## Exercise
Return, in their exact form, the lines that lie between the start of the data below and the line containing "buf+inv: 4 / 44 / 1.98", with both ends included.

Excerpts from a dataset:
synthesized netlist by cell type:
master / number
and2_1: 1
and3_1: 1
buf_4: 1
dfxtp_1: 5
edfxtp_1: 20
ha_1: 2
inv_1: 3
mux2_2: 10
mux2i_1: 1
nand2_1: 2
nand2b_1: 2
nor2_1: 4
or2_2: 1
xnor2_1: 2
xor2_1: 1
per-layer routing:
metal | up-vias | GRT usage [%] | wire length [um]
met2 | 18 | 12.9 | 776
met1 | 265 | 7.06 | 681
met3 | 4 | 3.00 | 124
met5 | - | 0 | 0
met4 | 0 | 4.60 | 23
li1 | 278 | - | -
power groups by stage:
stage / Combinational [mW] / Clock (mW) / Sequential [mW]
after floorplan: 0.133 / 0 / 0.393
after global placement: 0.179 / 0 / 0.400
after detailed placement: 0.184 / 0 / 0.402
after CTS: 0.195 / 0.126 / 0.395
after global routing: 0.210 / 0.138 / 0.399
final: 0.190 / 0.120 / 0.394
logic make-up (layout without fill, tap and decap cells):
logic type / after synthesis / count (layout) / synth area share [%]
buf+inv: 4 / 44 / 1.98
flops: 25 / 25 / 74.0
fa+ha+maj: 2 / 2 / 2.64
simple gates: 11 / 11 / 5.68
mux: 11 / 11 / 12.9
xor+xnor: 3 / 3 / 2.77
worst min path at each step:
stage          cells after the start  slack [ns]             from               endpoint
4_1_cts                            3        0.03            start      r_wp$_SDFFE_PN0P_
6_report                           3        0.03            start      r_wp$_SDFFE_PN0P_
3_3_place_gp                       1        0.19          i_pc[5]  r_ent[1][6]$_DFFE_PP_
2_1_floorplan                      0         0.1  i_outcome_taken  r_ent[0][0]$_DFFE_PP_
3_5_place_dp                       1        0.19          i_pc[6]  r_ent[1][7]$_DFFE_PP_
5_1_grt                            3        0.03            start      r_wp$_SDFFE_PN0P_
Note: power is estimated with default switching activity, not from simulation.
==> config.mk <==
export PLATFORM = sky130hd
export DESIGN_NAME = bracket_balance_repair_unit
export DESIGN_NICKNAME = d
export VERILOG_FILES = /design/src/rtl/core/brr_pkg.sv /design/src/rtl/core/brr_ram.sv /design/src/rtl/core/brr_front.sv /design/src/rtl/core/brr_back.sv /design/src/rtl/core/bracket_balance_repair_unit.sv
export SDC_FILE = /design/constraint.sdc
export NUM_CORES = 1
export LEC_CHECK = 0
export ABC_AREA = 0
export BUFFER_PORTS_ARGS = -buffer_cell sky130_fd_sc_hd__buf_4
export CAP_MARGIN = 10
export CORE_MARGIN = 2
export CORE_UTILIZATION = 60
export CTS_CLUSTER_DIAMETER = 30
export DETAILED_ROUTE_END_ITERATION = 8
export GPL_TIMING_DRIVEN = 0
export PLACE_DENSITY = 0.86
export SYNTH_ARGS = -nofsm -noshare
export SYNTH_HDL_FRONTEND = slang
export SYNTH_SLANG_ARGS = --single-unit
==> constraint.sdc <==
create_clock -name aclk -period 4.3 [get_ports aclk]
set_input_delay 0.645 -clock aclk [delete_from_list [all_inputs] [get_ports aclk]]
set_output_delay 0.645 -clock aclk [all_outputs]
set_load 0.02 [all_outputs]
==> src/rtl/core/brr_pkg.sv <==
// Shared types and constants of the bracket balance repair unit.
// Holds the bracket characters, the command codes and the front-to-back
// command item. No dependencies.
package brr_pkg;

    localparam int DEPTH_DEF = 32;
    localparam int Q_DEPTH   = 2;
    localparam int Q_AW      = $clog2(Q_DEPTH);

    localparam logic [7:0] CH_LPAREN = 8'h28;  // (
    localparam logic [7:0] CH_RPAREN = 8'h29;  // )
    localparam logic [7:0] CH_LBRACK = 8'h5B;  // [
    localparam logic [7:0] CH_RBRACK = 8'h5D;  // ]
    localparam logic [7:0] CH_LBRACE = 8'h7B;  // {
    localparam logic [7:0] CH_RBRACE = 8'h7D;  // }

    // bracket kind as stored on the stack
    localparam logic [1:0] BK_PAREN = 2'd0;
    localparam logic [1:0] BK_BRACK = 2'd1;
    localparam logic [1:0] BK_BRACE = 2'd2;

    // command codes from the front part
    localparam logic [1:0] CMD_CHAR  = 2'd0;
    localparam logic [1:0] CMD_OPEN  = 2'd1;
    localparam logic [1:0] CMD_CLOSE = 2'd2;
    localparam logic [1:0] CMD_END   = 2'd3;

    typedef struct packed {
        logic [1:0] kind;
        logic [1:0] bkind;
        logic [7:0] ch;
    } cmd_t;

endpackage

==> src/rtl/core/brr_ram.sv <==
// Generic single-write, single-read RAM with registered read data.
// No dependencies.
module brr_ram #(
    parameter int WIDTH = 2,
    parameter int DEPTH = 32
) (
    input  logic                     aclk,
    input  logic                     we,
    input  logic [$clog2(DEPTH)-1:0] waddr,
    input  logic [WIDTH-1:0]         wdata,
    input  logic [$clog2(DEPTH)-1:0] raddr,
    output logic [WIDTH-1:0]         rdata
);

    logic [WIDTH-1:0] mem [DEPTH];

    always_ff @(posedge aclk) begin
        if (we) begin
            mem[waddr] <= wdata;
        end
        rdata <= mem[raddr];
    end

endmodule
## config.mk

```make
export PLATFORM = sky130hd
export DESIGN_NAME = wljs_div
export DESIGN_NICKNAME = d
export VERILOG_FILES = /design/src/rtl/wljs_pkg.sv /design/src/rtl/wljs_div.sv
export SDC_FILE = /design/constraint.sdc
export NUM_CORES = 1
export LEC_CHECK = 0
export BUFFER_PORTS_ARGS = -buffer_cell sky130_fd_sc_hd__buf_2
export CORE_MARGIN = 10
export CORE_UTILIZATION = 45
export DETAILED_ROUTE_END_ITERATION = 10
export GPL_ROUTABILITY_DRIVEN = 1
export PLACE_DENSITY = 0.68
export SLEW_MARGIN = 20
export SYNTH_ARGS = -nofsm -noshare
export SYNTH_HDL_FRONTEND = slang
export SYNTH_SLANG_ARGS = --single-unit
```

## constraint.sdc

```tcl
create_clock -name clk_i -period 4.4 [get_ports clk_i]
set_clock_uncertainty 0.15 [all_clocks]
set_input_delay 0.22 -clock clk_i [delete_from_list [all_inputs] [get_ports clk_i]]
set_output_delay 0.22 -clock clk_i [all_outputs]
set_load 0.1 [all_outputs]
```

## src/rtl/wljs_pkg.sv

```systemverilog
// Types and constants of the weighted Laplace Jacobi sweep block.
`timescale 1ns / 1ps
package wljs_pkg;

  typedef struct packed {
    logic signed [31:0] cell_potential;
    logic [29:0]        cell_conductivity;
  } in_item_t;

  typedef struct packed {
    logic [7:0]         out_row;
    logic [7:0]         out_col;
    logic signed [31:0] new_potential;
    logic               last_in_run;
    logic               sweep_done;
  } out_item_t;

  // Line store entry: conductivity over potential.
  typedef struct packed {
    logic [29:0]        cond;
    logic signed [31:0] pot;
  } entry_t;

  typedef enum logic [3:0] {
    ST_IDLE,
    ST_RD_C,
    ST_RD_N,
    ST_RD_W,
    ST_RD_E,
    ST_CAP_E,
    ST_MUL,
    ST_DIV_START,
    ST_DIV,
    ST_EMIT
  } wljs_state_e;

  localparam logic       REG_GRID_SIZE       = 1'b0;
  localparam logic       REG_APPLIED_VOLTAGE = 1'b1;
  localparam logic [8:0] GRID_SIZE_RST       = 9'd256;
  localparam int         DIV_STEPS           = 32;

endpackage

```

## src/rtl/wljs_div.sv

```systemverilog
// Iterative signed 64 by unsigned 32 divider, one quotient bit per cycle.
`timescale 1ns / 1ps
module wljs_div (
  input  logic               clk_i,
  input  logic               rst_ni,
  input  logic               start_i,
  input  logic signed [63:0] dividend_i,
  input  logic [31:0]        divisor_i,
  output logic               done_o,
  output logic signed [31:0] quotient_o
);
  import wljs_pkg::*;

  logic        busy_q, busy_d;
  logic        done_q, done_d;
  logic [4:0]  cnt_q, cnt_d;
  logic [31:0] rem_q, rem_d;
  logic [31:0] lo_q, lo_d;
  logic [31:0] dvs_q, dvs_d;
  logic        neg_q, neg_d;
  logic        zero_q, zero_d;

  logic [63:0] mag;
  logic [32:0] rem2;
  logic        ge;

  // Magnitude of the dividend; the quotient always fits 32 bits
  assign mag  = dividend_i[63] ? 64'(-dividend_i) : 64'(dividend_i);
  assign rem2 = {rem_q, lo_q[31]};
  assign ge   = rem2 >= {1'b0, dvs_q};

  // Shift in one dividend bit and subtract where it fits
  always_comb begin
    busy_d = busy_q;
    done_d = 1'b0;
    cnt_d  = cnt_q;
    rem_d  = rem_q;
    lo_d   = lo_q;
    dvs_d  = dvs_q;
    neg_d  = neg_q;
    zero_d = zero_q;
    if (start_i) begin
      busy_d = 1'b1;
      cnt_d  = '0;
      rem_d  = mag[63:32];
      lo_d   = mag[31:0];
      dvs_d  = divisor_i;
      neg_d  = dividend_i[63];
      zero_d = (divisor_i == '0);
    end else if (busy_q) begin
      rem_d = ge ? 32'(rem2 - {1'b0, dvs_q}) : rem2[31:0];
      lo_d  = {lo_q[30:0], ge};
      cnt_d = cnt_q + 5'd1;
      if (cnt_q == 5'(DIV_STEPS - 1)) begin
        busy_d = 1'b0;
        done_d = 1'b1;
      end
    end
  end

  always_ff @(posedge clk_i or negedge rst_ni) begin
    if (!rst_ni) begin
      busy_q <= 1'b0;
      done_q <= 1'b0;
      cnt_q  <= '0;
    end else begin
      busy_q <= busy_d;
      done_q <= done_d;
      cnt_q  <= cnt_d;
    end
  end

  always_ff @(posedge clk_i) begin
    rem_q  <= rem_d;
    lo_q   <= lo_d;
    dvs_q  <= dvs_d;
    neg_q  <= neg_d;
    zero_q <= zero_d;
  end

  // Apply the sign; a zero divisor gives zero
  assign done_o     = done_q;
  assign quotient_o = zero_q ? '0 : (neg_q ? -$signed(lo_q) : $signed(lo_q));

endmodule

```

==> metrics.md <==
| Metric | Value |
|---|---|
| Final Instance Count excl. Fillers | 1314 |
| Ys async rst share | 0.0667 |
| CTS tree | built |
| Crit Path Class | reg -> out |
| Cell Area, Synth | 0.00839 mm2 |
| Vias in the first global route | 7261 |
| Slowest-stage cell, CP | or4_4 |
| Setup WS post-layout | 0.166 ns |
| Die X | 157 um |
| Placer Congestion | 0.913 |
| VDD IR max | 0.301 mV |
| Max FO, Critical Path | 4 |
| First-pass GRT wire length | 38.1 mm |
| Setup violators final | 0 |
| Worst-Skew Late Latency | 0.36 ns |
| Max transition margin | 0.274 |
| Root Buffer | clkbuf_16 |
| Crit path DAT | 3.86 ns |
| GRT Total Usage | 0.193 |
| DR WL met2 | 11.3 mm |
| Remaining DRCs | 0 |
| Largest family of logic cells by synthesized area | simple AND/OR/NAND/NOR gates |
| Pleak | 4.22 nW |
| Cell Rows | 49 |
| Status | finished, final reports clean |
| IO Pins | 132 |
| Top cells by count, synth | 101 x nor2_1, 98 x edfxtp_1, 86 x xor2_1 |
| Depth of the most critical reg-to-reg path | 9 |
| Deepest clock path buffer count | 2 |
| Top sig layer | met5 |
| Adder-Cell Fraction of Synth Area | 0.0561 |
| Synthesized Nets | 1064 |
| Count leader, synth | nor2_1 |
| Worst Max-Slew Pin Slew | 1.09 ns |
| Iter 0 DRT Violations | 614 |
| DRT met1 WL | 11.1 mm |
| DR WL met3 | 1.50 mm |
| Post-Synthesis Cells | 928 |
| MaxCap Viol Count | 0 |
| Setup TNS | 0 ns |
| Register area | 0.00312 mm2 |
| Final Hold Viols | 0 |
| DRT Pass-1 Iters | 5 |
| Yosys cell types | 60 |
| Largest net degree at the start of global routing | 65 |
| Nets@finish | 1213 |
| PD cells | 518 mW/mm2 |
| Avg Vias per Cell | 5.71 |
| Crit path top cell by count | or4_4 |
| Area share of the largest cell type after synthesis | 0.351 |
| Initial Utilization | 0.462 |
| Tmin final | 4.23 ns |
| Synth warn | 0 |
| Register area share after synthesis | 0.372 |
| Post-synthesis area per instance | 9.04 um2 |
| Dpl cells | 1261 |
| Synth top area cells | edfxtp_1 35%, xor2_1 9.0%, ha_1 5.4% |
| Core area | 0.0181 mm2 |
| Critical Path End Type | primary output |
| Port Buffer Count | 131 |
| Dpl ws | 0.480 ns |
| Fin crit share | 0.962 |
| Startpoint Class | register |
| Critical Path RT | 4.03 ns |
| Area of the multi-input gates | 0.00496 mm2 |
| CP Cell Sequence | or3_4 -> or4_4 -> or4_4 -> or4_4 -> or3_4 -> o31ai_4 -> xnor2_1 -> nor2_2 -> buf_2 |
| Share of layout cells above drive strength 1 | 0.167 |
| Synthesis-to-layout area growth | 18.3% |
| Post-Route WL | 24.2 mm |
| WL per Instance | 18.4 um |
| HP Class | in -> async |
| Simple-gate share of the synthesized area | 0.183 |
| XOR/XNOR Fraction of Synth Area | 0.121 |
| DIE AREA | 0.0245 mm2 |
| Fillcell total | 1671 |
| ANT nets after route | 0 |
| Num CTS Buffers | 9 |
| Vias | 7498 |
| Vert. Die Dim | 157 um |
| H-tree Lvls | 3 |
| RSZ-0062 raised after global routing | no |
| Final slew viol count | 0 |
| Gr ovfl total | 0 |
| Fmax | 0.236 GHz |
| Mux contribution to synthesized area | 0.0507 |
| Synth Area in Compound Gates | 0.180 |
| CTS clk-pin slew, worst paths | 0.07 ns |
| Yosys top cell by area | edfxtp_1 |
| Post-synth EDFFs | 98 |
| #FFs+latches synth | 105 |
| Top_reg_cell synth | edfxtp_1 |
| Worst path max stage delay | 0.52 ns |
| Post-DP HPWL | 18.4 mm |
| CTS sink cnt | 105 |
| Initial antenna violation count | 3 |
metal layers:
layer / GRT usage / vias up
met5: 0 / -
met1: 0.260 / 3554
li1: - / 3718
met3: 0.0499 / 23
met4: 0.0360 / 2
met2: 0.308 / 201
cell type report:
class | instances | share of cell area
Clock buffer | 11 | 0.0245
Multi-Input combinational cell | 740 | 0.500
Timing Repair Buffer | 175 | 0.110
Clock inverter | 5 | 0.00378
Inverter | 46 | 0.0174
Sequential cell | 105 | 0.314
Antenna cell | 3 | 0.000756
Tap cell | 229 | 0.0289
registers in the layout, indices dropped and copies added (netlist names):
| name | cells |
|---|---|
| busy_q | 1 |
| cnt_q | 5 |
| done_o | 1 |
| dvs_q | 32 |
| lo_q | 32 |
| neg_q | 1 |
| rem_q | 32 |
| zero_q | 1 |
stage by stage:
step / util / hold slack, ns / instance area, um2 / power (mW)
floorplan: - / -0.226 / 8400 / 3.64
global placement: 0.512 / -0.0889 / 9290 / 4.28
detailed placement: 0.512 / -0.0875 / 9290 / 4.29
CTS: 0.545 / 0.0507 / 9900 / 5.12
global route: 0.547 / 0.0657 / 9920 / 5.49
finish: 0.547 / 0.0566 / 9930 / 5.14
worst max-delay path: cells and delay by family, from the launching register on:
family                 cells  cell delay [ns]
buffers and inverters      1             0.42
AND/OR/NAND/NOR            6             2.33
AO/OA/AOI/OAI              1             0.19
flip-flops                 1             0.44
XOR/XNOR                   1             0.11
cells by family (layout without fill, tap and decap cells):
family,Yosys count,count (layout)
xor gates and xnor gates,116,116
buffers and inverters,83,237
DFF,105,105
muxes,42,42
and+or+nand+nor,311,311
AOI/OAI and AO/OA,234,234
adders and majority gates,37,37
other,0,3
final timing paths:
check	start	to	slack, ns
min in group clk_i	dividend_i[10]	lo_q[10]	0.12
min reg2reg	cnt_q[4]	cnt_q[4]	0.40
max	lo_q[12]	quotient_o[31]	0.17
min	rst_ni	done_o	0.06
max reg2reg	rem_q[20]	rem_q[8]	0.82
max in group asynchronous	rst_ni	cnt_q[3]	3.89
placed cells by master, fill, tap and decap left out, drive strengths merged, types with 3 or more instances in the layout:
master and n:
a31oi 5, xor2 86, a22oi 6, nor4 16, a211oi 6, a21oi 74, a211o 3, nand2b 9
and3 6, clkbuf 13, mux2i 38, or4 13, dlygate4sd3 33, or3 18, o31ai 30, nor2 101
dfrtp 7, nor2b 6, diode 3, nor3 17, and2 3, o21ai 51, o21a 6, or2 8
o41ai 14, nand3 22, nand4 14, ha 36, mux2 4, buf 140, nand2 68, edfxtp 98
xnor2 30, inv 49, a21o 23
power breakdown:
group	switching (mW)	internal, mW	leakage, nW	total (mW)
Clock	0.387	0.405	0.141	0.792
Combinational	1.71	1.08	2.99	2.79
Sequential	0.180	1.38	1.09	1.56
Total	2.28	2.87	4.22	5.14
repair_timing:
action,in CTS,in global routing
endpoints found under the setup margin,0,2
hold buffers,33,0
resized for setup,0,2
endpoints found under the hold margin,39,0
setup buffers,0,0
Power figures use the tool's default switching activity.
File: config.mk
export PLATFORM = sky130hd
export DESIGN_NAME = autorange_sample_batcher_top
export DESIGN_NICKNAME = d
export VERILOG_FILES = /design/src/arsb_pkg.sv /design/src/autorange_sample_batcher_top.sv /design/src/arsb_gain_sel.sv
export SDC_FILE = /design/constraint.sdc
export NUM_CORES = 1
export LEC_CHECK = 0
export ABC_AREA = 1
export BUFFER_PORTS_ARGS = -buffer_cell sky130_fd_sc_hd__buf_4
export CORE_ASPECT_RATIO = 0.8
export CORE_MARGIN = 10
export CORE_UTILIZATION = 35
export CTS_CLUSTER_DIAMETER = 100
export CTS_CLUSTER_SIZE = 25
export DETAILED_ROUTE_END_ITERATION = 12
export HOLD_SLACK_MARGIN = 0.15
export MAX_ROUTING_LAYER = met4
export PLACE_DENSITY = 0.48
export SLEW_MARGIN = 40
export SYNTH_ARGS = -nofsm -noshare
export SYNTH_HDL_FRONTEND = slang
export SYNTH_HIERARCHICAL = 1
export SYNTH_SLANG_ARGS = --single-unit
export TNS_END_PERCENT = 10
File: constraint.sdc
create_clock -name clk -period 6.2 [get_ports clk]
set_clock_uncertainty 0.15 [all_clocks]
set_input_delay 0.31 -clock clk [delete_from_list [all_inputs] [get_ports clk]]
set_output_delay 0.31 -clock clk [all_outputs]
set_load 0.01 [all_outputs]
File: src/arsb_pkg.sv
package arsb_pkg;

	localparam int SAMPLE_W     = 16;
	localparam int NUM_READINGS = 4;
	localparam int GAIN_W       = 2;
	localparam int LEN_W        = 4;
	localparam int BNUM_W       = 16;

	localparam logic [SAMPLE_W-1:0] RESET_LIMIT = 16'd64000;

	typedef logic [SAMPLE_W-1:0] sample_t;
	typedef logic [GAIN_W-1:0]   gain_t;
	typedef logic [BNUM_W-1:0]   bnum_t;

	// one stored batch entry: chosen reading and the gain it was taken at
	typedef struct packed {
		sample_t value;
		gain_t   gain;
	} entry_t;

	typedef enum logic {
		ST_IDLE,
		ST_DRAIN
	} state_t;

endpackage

## Answer to the problem
synthesized netlist by cell type:
master / number
and2_1: 1
and3_1: 1
buf_4: 1
dfxtp_1: 5
edfxtp_1: 20
ha_1: 2
inv_1: 3
mux2_2: 10
mux2i_1: 1
nand2_1: 2
nand2b_1: 2
nor2_1: 4
or2_2: 1
xnor2_1: 2
xor2_1: 1
per-layer routing:
metal | up-vias | GRT usage [%] | wire length [um]
met2 | 18 | 12.9 | 776
met1 | 265 | 7.06 | 681
met3 | 4 | 3.00 | 124
met5 | - | 0 | 0
met4 | 0 | 4.60 | 23
li1 | 278 | - | -
power groups by stage:
stage / Combinational [mW] / Clock (mW) / Sequential [mW]
after floorplan: 0.133 / 0 / 0.393
after global placement: 0.179 / 0 / 0.400
after detailed placement: 0.184 / 0 / 0.402
after CTS: 0.195 / 0.126 / 0.395
after global routing: 0.210 / 0.138 / 0.399
final: 0.190 / 0.120 / 0.394
logic make-up (layout without fill, tap and decap cells):
logic type / after synthesis / count (layout) / synth area share [%]
buf+inv: 4 / 44 / 1.98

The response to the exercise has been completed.